What the task requires:
All lines in the data that hold the word "operation" need copying.

Data extract:
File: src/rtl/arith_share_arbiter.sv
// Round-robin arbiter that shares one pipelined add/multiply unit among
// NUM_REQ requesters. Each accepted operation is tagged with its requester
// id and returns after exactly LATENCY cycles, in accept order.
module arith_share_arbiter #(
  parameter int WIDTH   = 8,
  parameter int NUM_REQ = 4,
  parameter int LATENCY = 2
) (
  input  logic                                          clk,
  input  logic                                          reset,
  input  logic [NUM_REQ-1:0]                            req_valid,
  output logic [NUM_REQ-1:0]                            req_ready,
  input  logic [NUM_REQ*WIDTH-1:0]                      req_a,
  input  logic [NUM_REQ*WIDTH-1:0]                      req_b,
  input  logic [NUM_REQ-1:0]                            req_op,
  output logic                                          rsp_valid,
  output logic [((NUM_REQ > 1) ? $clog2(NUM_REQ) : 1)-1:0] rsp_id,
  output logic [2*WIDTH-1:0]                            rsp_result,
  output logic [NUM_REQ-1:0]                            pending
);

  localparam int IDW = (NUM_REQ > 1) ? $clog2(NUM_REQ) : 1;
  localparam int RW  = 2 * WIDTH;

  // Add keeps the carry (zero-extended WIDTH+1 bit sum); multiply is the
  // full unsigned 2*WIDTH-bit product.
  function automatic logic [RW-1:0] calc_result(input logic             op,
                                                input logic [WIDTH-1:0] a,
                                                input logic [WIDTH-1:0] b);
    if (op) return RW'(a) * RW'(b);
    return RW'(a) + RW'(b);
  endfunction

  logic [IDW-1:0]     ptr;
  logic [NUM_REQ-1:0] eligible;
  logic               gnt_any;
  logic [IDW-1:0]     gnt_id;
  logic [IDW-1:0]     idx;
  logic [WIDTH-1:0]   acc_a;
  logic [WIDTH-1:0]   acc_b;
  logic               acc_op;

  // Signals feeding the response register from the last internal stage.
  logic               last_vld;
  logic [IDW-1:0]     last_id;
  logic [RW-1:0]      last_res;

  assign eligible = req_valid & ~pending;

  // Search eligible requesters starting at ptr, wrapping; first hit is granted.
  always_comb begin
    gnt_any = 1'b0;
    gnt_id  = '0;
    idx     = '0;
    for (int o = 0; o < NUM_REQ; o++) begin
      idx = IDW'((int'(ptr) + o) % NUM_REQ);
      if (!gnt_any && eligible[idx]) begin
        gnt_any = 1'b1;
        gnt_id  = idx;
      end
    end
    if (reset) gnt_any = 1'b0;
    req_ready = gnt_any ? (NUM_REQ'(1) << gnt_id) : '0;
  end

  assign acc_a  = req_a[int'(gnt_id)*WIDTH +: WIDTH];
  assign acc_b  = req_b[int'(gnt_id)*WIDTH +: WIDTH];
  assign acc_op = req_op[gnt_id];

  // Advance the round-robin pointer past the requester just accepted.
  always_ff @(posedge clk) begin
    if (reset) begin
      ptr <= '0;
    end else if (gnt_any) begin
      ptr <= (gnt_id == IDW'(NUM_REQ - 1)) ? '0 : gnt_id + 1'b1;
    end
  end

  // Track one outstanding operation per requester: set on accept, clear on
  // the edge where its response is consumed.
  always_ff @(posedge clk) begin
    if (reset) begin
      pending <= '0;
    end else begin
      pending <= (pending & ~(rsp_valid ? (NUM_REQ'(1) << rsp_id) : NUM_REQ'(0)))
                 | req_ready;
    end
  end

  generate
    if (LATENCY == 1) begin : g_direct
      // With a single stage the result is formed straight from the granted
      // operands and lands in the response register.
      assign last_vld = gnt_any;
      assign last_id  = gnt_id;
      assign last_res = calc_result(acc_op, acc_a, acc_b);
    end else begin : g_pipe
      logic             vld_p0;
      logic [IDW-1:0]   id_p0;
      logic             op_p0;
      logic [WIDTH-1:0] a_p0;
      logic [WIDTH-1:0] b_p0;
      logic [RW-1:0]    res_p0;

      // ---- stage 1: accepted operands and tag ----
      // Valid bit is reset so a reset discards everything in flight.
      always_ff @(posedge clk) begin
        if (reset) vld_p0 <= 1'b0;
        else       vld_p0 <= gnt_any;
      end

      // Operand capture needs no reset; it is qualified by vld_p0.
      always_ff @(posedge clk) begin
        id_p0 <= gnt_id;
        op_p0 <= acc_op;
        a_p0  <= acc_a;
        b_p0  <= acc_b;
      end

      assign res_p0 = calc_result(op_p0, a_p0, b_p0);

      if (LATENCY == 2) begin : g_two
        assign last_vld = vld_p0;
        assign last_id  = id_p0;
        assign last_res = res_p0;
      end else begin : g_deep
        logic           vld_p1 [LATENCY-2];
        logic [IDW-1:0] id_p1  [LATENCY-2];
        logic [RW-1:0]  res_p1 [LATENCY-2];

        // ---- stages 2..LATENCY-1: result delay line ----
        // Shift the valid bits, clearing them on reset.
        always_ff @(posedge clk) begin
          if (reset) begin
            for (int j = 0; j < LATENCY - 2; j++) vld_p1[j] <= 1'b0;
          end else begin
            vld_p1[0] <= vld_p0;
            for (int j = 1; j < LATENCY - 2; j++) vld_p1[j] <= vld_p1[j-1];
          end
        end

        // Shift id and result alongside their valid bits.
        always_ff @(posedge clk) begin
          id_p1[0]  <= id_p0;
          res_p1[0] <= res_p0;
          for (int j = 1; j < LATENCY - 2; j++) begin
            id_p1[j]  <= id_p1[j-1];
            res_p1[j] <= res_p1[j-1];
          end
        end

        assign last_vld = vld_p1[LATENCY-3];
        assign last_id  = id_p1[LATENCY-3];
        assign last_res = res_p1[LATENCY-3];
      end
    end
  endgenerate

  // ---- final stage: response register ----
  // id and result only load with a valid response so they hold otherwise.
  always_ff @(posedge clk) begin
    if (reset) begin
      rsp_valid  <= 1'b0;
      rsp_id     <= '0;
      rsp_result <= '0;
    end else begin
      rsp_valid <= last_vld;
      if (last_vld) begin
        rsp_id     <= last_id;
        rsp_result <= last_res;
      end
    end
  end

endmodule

Answer box:
// NUM_REQ requesters. Each accepted operation is tagged with its requester
  // Track one outstanding operation per requester: set on accept, clear on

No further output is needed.